Emotions high in parliament as MPs remember terror attack dead

The scene looked familiar, but the tone at Westminster was absent of usual bombast

As MPs crowded into the Commons chamber on Thursday morning, jostling one another on the green benches, the hubbub grew ever louder, drowning the words of a minister at the dispatch box. But when the prime minister arrived to make a statement about Wednesday’s terrorist attack, a great hush fell in an instant, and she rose in silence.

Earlier, the whole of Westminster and Whitehall observed a minute's silence for the victims, including PC Keith Palmer, who was stabbed to death just inside the gates of parliament when he tried to stop the attacker. Palace Yard, where MPs, staff and visitors arrive every day, was sealed off with police tape – a crime scene in the heart of Britain's democracy.

"Yesterday, an act of terrorism tried to silence our democracy, but today we meet as normal, as generations have done before us and as future generations will continue to do, to deliver a simple message: we are not afraid, and our resolve will never waver in the face of terrorism," Theresa May began.

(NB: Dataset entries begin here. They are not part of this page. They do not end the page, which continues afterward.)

[src/hdl/lru_write_back_block_cache_tags_macros.svh]
// Assertion helpers for the cache tags RTL module.
`ifndef LRU_WRITE_BACK_BLOCK_CACHE_TAGS_MACROS_SVH
`define LRU_WRITE_BACK_BLOCK_CACHE_TAGS_MACROS_SVH

// Implication checked every cycle outside reset.
`define LWB_ASSERT_IMP(label, ante, cons, msg) \
    label: assert property (@(posedge i_clk) disable iff (!i_rst_n) (ante) |-> (cons)) \
        else $error(msg);

// Next-cycle implication checked outside reset.
`define LWB_ASSERT_NEXT(label, ante, cons, msg) \
    label: assert property (@(posedge i_clk) disable iff (!i_rst_n) (ante) |=> (cons)) \
        else $error(msg);

`endif

[src/hdl/lwbc_pkg.sv]
`default_nettype none
package lwbc_pkg;
    localparam int SLOTS     = 16;
    localparam int SLOT_W    = $clog2(SLOTS);
    localparam int CNT_W     = $clog2(SLOTS + 1);
    localparam int ADDR_BITS = 32;
    localparam int TICK_W    = 64;
    localparam int DEV_W     = 33;

    localparam logic [2:0] K_READ   = 3'd0;
    localparam logic [2:0] K_WRITE  = 3'd1;
    localparam logic [2:0] K_FLUSH  = 3'd2;
    localparam logic [2:0] K_FALL   = 3'd3;
    localparam logic [2:0] K_CLEAR  = 3'd4;
    localparam logic [2:0] K_PROBE  = 3'd5;

    typedef logic [SLOT_W-1:0]    t_slot;
    typedef logic [CNT_W-1:0]     t_cnt;
    typedef logic [ADDR_BITS-1:0] t_addr;
    typedef logic [TICK_W-1:0]    t_tick;

    // Memory write request for one slot entry
    typedef struct packed {
        logic  en;
        t_slot idx;
        t_addr tag;
        t_tick last_use;
    } t_mem_wr;
endpackage
`default_nettype wire

[src/hdl/lwbc_slot_mem.sv]
`default_nettype none
// Slot tag and last-use store, one write and one registered read a cycle.
module lwbc_slot_mem (
    input  wire                    i_clk,
    input  lwbc_pkg::t_slot        i_rd_idx,
    output lwbc_pkg::t_addr        o_rd_tag,
    output lwbc_pkg::t_tick        o_rd_last_use,
    input  lwbc_pkg::t_mem_wr      i_wr
);
    import lwbc_pkg::*;

    t_addr r_tag [SLOTS];
    t_tick r_use [SLOTS];

    always_ff @(posedge i_clk) begin
        if (i_wr.en) begin
            r_tag[i_wr.idx] <= i_wr.tag;
            r_use[i_wr.idx] <= i_wr.last_use;
        end
        o_rd_tag      <= r_tag[i_rd_idx];
        o_rd_last_use <= r_use[i_rd_idx];
    end
endmodule
`default_nettype wire

[src/hdl/lru_write_back_block_cache_tags.sv]
// Lookup: a read, write, flush block or probe command scans all 16 slots through the
//   memory's registered read port, then gives its word from the decide state.
//   An address outside the device or an unused kind skips the scan and goes to decide.
// Flush all / clear read then handle each slot, a word per dirty slot, until the last dirty one.
// One command at a time: o_ready only in idle; output waits stall the decide and sweep states.
// Reset: valid/dirty bits, counts and use tick cleared; tags undefined; device_blocks 2^32.
`default_nettype none
module lru_write_back_block_cache_tags (
    input  wire                         i_clk,
    input  wire                         i_rst_n,
    input  wire                         i_cfg_we,
    input  wire [32:0]                  i_cfg_wdata,
    input  wire                         i_valid,
    output logic                        o_ready,
    input  wire [2:0]                   i_kind,
    input  wire [31:0]                  i_block_address,
    output logic                        o_valid,
    input  wire                         i_ready,
    output logic                        o_status,
    output logic                        o_hit,
    output logic [3:0]                  o_slot,
    output logic                        o_slot_dirty,
    output logic                        o_fetch,
    output logic                        o_writeback_valid,
    output logic [31:0]                 o_writeback_address,
    output logic [3:0]                  o_writeback_slot,
    output logic [4:0]                  o_valid_slots,
    output logic [4:0]                  o_dirty_slots,
    output logic                        o_last
);
    import lwbc_pkg::*;
    `include "lru_write_back_block_cache_tags_macros.svh"

    localparam logic [2:0] S_IDLE = 3'd0;
    localparam logic [2:0] S_SCAN = 3'd1;
    localparam logic [2:0] S_DEC  = 3'd2;
    localparam logic [2:0] S_FSCN = 3'd4;

    logic [2:0]        r_state;
    logic [DEV_W-1:0]  r_dev;
    logic [SLOTS-1:0]  r_vld, r_drt;
    t_cnt              r_vcnt, r_dcnt;
    t_tick             r_tick;
    logic [2:0]        r_kind;
    t_addr             r_addr;
    logic [SLOT_W:0]   r_ctr;       // issue counter, one past depth
    logic              r_rv;        // memory read in flight
    t_slot             r_ridx;
    logic              r_found;
    t_slot             r_hidx;
    logic              r_vsel;
    t_slot             r_vidx;
    t_tick             r_vuse;
    t_addr             r_vtag;
    logic              r_last_seen; // a flush word has been emitted before

    t_addr     m_tag;
    t_tick     m_use;
    t_mem_wr   r_wr;
    t_slot     w_rd_idx;

    lwbc_slot_mem u_mem (
        .i_clk(i_clk), .i_rd_idx(w_rd_idx), .o_rd_tag(m_tag),
        .o_rd_last_use(m_use), .i_wr(r_wr)
    );

    assign w_rd_idx = r_ctr[SLOT_W-1:0];
    assign o_ready  = (r_state == S_IDLE);

    logic w_out_free;
    assign w_out_free = !o_valid || i_ready;

    // first free slot (combinational priority over valid bits)
    logic  w_has_free;
    t_slot w_free;
    always_comb begin
        w_has_free = 1'b0;
        w_free     = '0;
        for (int i = SLOTS - 1; i >= 0; i--) begin
            if (!r_vld[i]) begin
                w_has_free = 1'b1;
                w_free     = t_slot'(i);
            end
        end
    end

    // dirty slots above the read index, for last marking
    logic w_more_dirty;
    always_comb begin
        w_more_dirty = 1'b0;
        for (int i = 0; i < SLOTS; i++) begin
            if (t_slot'(i) > r_ridx && r_vld[i] && r_drt[i]) w_more_dirty = 1'b1;
        end
    end

    logic w_emit, w_fl_word, w_load, w_rw_go;
    assign w_emit    = r_vld[r_ridx] && r_drt[r_ridx];
    // nothing dirty at all still gives one empty word
    assign w_fl_word = w_emit || (!w_more_dirty && !r_last_seen);
    assign w_load    = w_out_free && ((r_state == S_DEC) ||
                                      (r_state == S_FSCN && r_rv && w_fl_word));
    assign w_rw_go   = (r_state == S_DEC) && w_out_free &&
                       (r_kind inside {K_READ, K_WRITE}) && ({1'b0, r_addr} < r_dev);

    always_ff @(posedge i_clk) begin
        if (!i_rst_n) begin
            r_state <= S_IDLE;
            r_dev   <= {1'b1, 32'd0};
            r_vld   <= '0;
            r_drt   <= '0;
            r_vcnt  <= '0;
            r_dcnt  <= '0;
            r_tick  <= '0;
            o_valid <= 1'b0;
            r_ctr   <= '0;
            r_rv    <= 1'b0;
            r_wr.en <= 1'b0;
        end else begin
            if (i_cfg_we) r_dev <= i_cfg_wdata;
            o_valid <= w_load || (o_valid && !i_ready);
            r_wr.en <= w_rw_go;
            case (r_state)
                S_IDLE: begin
                    if (i_valid) begin
                        r_kind  <= i_kind;
                        r_addr  <= i_block_address;
                        r_ctr   <= '0;
                        r_rv    <= 1'b0;
                        r_found <= 1'b0;
                        r_vsel  <= 1'b0;
                        r_last_seen <= 1'b0;
                        if (i_kind == K_FALL || i_kind == K_CLEAR) r_state <= S_FSCN;
                        else if (i_kind > K_PROBE ||
                                 {1'b0, i_block_address} >= r_dev) r_state <= S_DEC;
                        else r_state <= S_SCAN;
                    end
                end
                S_SCAN: begin
                    if (r_ctr < (SLOT_W+1)'(SLOTS)) r_ctr <= r_ctr + 1'b1;
                    r_rv   <= (r_ctr < (SLOT_W+1)'(SLOTS));
                    r_ridx <= w_rd_idx;
                    if (r_rv && r_vld[r_ridx]) begin
                        if (!r_found && m_tag == r_addr) begin
                            r_found <= 1'b1;
                            r_hidx  <= r_ridx;
                        end
                        if (!r_vsel || m_use < r_vuse) begin
                            r_vsel <= 1'b1;
                            r_vidx <= r_ridx;
                            r_vuse <= m_use;
                            r_vtag <= m_tag;
                        end
                    end
                    if (r_rv && r_ridx == t_slot'(SLOTS - 1)) r_state <= S_DEC;
                end
                S_DEC: begin
                    if (w_out_free) begin : dec
                        t_slot s, sl, ws;
                        logic  wd, st, ht, sd, fe, wv;
                        t_cnt  vc, dc;
                        t_addr wa;
                        s  = r_found ? r_hidx : (w_has_free ? w_free : r_vidx);
                        vc = r_vcnt;
                        dc = r_dcnt;
                        wd = 1'b0;
                        st = 1'b0; ht = 1'b0; sl = '0; sd = 1'b0; fe = 1'b0;
                        wv = 1'b0; wa = '0; ws = '0;
                        if (r_kind > K_PROBE) begin
                            // unused kinds leave the state alone
                        end else if ({1'b0, r_addr} >= r_dev) begin
                            st = 1'b1;
                        end else if (r_kind == K_PROBE) begin
                            ht = r_found;
                            sl = r_found ? r_hidx : '0;
                            sd = r_found && r_drt[r_hidx];
                        end else if (r_kind == K_FLUSH) begin
                            ht = r_found;
                            sl = r_found ? r_hidx : '0;
                            if (r_found && r_drt[r_hidx]) begin
                                wv = 1'b1;
                                wa = r_addr;
                                ws = r_hidx;
                                dc = dc - 1'b1;
                                r_drt[r_hidx] <= 1'b0;
                            end
                        end else begin
                            wd = r_found && r_drt[s];
                            if (!r_found) begin
                                if (w_has_free) vc = vc + 1'b1;
                                else if (r_drt[s]) begin
                                    wv = 1'b1;
                                    wa = r_vtag;
                                    ws = s;
                                    dc = dc - 1'b1;
                                end
                                fe = (r_kind == K_READ);
                            end
                            if (r_kind == K_WRITE && !wd) dc = dc + 1'b1;
                            ht = r_found;
                            sl = s;
                            r_vld[s] <= 1'b1;
                            r_drt[s] <= (r_kind == K_WRITE) ? 1'b1 : wd;
                            r_tick <= r_tick + 1'b1;
                            r_wr.idx <= s;
                            r_wr.tag <= r_addr;
                            r_wr.last_use <= r_tick + 1'b1;
                        end
                        r_vcnt <= vc;
                        r_dcnt <= dc;
                        o_status <= st; o_hit <= ht; o_slot <= sl;
                        o_slot_dirty <= sd; o_fetch <= fe;
                        o_writeback_valid <= wv; o_writeback_address <= wa;
                        o_writeback_slot <= ws; o_last <= 1'b1;
                        o_valid_slots <= vc; o_dirty_slots <= dc;
                        r_state <= S_IDLE;
                    end
                end
                S_FSCN: begin
                    // read each slot's tag, emit dirty ones in order; the read index
                    // holds until the slot is done so the tag stays on the port
                    if (!r_rv) begin
                        r_rv   <= 1'b1;
                        r_ridx <= w_rd_idx;
                    end else if (w_out_free) begin
                        r_rv  <= 1'b0;
                        r_ctr <= r_ctr + 1'b1;
                        if (w_emit) r_last_seen <= 1'b1;
                        if (w_fl_word) begin
                            o_status <= 1'b0; o_hit <= 1'b0; o_slot_dirty <= 1'b0;
                            o_fetch <= 1'b0;
                            o_writeback_valid   <= w_emit;
                            o_writeback_address <= w_emit ? m_tag : '0;
                            o_writeback_slot    <= w_emit ? r_ridx : '0;
                            o_slot              <= w_emit ? r_ridx : '0;
                            o_last              <= !w_more_dirty;
                            o_dirty_slots       <= '0;
                            o_valid_slots       <= (r_kind == K_CLEAR) ? '0 : r_vcnt;
                        end
                        if (!w_more_dirty) begin
                            r_state <= S_IDLE;
                            r_dcnt  <= '0;
                            r_drt   <= '0;
                            if (r_kind == K_CLEAR) begin
                                r_vld  <= '0;
                                r_vcnt <= '0;
                                r_tick <= '0;
                            end
                        end else if (w_emit) begin
                            r_drt[r_ridx] <= 1'b0;
                        end
                    end
                end
                default: r_state <= S_IDLE;
            endcase
        end
    end

    `LWB_ASSERT_IMP(a_ready_idle, o_ready, r_state == S_IDLE, "ready outside idle")
    `LWB_ASSERT_IMP(a_cnt_range, 1'b1, r_vcnt <= t_cnt'(SLOTS) && r_dcnt <= r_vcnt,
                    "counter out of range")
    `LWB_ASSERT_NEXT(a_accept_busy, i_valid && o_ready, !o_ready, "accept did not leave idle")
endmodule
`default_nettype wire

[config.mk]
export PLATFORM = sky130hd
export DESIGN_NAME = lru_write_back_block_cache_tags
export DESIGN_NICKNAME = d
export VERILOG_FILES = /design/src/hdl/lwbc_pkg.sv /design/src/hdl/lwbc_slot_mem.sv /design/src/hdl/lru_write_back_block_cache_tags.sv
export VERILOG_INCLUDE_DIRS = /design/src /design/src/hdl
export SDC_FILE = /design/constraint.sdc
export NUM_CORES = 2
export LEC_CHECK = 0
export BUFFER_PORTS_ARGS = -buffer_cell sky130_fd_sc_hd__buf_2
export CAP_MARGIN = 20
export CORE_MARGIN = 2
export CORE_UTILIZATION = 45
export DETAILED_ROUTE_END_ITERATION = 12
export SETUP_SLACK_MARGIN = 0.15
export SYNTH_ARGS = -nofsm -noshare
export SYNTH_HDL_FRONTEND = slang
export SYNTH_SLANG_ARGS = --single-unit
[constraint.sdc]
create_clock -name i_clk -period 15.85 [get_ports i_clk]
set_input_delay 0.7925 -clock i_clk [delete_from_list [all_inputs] [get_ports i_clk]]
set_output_delay 0.7925 -clock i_clk [all_outputs]
set_load 0.01 [all_outputs]
==> impl_metrics.env <==
export IMPL_status="finished clean"
export IMPL_hold_start="i_block_address[16]"
export IMPL_cp_start_kind="flip-flop"
export IMPL_power_density_mw_per_mm2=126
export IMPL_fin_crit_ns=5.26
export IMPL_holdPathStages=1
export IMPL_rr_worst_depth=15
export IMPL_die_h_um=430
export IMPL_h_tree_depth=4
export IMPL_regArea_mm2=0.0601
export IMPL_use_met2_pct=32.9
export IMPL_drv_slew=0
export IMPL_pre_cts_ws_ns=10.85
export IMPL_required_ns=16.53
export IMPL_max_freq_mhz=190
export IMPL_synth_area_leaders="edfxtp_1 68%, mux4_2 14%, dfxtp_1 6.0%"
export IMPL_holdPathEnd="r_addr[16]"
export IMPL_p_seq_share_pct=51.8
export IMPL_fin_util_pct=51.2
export IMPL_hold_class="primary input to flip-flop"
export IMPL_num_vias=40900
export IMPL_worstReg2RegEnd="r_tick[0]"
export IMPL_yosysUniqueCellTypes=85
export IMPL_synth_area_per_cell_um2=19.0
export IMPL_hold_violations=0
export IMPL_worst_path_buf_inv=2
export IMPL_rows=156
export IMPL_cp_cell_sequence="ha_1, a21o_1, a21o_1, a21oi_1, nand2_1, o21ai_0, a21oi_1, nand3b_1, nor2_1, nand4_1, a211o_1, buf_4, o21ai_4, buf_4, nor2_1"
export IMPL_cts_buffers_inserted=207
export IMPL_vias_per_cell=5.79
export IMPL_endpoint_kind="flip-flop"
export IMPL_multi_input_area_mm2=0.0206
export IMPL_post_cts_resized=0
export IMPL_swShare_pct=21.1
export IMPL_clkPwrFrac_pct=42.6
export IMPL_peakVddDrop_uv=138
export IMPL_yosys_cell_count_top_type="edfxtp_1"
export IMPL_nNetsFinal=4714
export IMPL_maxCapViolCount=0
export IMPL_grt_overflow=0
export IMPL_first_pass_iters=5
export IMPL_syn_num_nets=4498
export IMPL_slew_headroom_pct=23.6
export IMPL_power_frac_comb_pct=5.5
export IMPL_synth_edf_count=1838
export IMPL_clockBufferDepth=3
export IMPL_postSynthCellCount=4293
export IMPL_finalCritPeriodShare_pct=33.2
export IMPL_drtIter0Drc=4134
export IMPL_critPathTopFamily="compound AO/OA/AOI/OAI gates"
export IMPL_clkTransAtPathRegs_ns=0.06
export IMPL_hpwl_um=97100
export IMPL_cts_hold_buf=0
export IMPL_rr_startpoint="r_addr[6]"
export IMPL_setup_violations=0
export IMPL_p_leak_nw=29.9
export IMPL_clock_sinks=2084
export IMPL_cp_slowest_cell="buf_4"
export IMPL_grt_pass1_vias=41600
export IMPL_ioPinCount=131
export IMPL_drive_gt1_share_pct=22.2
export IMPL_crit_type="flip-flop to flip-flop"
export IMPL_setup_slack_ns=10.59
export IMPL_synth_main_ff_cell="edfxtp_1"
export IMPL_tns_ns=0
export IMPL_cp_slowest_stage_delay_ns=0.76
export IMPL_root_buffer="clkbuf_16"
export IMPL_p_switching_mw=2.45
export IMPL_busiest_layer="met2"
export IMPL_clock_latency_ns=0.85
export IMPL_cts_tree="done"
export IMPL_grt_max_degree=101
export IMPL_core_area_mm2=0.181
export IMPL_netlist_area_mm2=0.0817
export IMPL_drc=0
export IMPL_place_congestion=0.894
export IMPL_rsz0062_at_grt="false"
export IMPL_synth_common_cells="1,838 x edfxtp_1, 490 x mux4_2, 246 x dfxtp_1, 232 x nor2_1, 164 x nand2_1"
export IMPL_tightest_slew_ns=1.14
export IMPL_wl_um=189000
export IMPL_ys_ff_latch=2084
export IMPL_power_mw=11.6
export IMPL_intPower_mw=9.18
export IMPL_use_met1_pct=29.6
export IMPL_yosys_warnings=0
export IMPL_cp_max_fo=76
export IMPL_areaGrowthSynthToFinish_pct=13.0
export IMPL_clock_skew_ns=0.0348
export IMPL_grt_first_pass_wirelength_um=280000
export IMPL_cp_num_cells=15
export IMPL_antenna_found_initial=6
export IMPL_die_x_um=430
export IMPL_groute_usage_overall_pct=20.5
export IMPL_initial_utilization_pct=45.3
export IMPL_yosys_area_top_type="edfxtp_1"
export IMPL_ys_async_sr_fraction_pct=0
export IMPL_arrival_ns=5.94
export IMPL_antenna_left=0
export IMPL_r2r_slack_ns=10.59
export IMPL_portBuffers=130
export IMPL_cts_setup_buffers=0
export IMPL_met3_usage_pct=3.13
export IMPL_ys_seq_area_share_pct=73.5
export IMPL_dieArea_mm2=0.185
export IMPL_wl_per_cell_um=26.7
export IMPL_fillers=14300
export IMPL_yosys_area_top_type_share_pct=67.5
state kept, by name, indices dropped and copies added, names as in the netlist, 16 cells and up:
name / count
u_mem.r_use: 1024
u_mem.r_tag: 512
r_wr: 101
r_tick: 64
r_vuse: 64
u_mem.o_rd_last_use: 64
r_dev: 33
o_writeback_address: 32
r_addr: 32
r_vtag: 32
u_mem.o_rd_tag: 32
r_drt: 16
r_vld: 16
placed cells by master, fill, tap and decap left out, types with 71 or more instances in the layout:
cell / synthesis / final
a21oi_1: 97 / 97
buf_2: 4 / 131
clkbuf_16: 0 / 210
dfxtp_1: 246 / 242
edfxtp_1: 1838 / 1838
ha_1: 132 / 132
inv_1: 113 / 113
mux2i_1: 71 / 71
mux4_2: 490 / 490
nand2_1: 164 / 163
nor2_1: 232 / 215
o21ai_0: 113 / 113
xor2_1: 102 / 102
per-stage QoR:
stage               area (um2)  instances  hold slack, ns
floorplan                81700       4293           0.400
global placement         85400       6668           0.417
detailed placement       85400       6668           0.423
CTS                      92300       7058          0.0788
global route             92400       7060           0.104
finish                   92400       7061           0.139
final cells by class:
cell class,count,share of cell area [%]
diodes,1,0.00271
repair buffers,192,1.38
clock inverters,114,1.34
multi-input cells,1907,22.3
inverters,117,0.477
flip-flops and latches,2084,65.1
well taps,2370,3.21
clock buffers,276,6.13
per-layer routing:
layer  part of all wire (%)  wire, um
met1                     44     83600
met2                     48     91200
met3                    5.3     10100
met4                    2.1      3880
met5                      0         0
worst max-delay path by stage:
stage | start | endpoint | slack (ns)
2_1_floorplan | r_wr[99] | u_mem.r_tag[0][0] | 7.77
3_3_place_gp | r_addr[6] | r_tick[17] | 10.90
3_5_place_dp | r_addr[6] | r_tick[11] | 10.85
4_1_cts | r_addr[6] | r_tick[0] | 10.77
5_1_grt | r_addr[10] | r_tick[6] | 10.53
6_report | r_addr[6] | r_tick[0] | 10.59
power groups by stage:
stage,sequential (mW),combinational [mW],clock [mW]
floorplan,6.11,0.506,0
global placement,6.14,0.649,0
detailed placement,6.14,0.650,0
CTS,6.03,0.653,5.06
global route,6.03,0.701,5.27
finish,6.03,0.644,4.96
logic make-up (layout without fill, tap and decap cells):
group	after synthesis	in the layout	share of synthesized area [%]
AND/OR/NAND/NOR	677	677	3.98
flip-flops	2084	2084	73.5
buffers and inverters	302	699	1.41
AO/OA/AOI/OAI	372	372	2.87
multiplexers	564	564	14.4
adder cells (fa/ha/maj)	132	132	2.02
other	0	1	0
XOR/XNOR	162	162	1.75
(Power assumes the default switching activity.)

Parliament was indeed meeting as normal, and the scene in the Commons chamber looked familiar, like prime minister's questions a day earlier, just two hours before the attack. The two opposing sets of benches were packed and May was at the dispatch box, facing Jeremy Corbyn opposite. But the tone was very different – sombre, respectful and absent of the usual malice and bombast.


May gave an account of the attack as it had unfolded, starting with the mowing down of pedestrians on Westminster Bridge, killing two. Then she listed the nationalities of the non-British who were injured: “three French children, two Romanians, four South Koreans, one German, one Pole, one Irish, one Chinese, one Italian, one American and two Greeks”.

She revealed that the perpetrator had been known to MI5 some years ago but they regarded him as a peripheral figure in the world of violent extremism. He was not “part of the current intelligence picture” and the security service had no prior intelligence of his plan to attack Westminster.

The greatest response to terror was, she said, in the actions of millions of people going on with their normal lives, sending the message: “You will not defeat us”.

When she sat down, May was hunched and still as she heard Corbyn and other party leaders praise her response to the attack. Many MPs spoke about the importance of unity among all Britain’s communities and the need to avoid associating the killings with British Muslims.

Many mentioned the heroism of Conservative minister Tobias Ellwood, who tried to save Palmer's life moments after he was stabbed. It was not the first experience of terrorism for the MP, whose brother Jonathan was killed in the Bali bombing in 2002.

Among the numerous tributes to Palmer, the most emotional came from Tory MP James Cleverley, a Territorial Army officer who first met the policeman 25 years ago, when he was Gunner Keith Palmer of 100 Regiment Royal Artillery.

“He was a strong, professional public servant, and it was a delight to meet him here again only a few months after being elected,” Cleverly said, his voice trembling.

The prime minister said Palmer had devoted his life to his country, first as a soldier and then for 15 years as a policeman in the parliamentary and diplomatic protection command.

“He was a husband and a father, killed doing a job he loved. He was every inch a hero, and his actions will never be forgotten,” she said.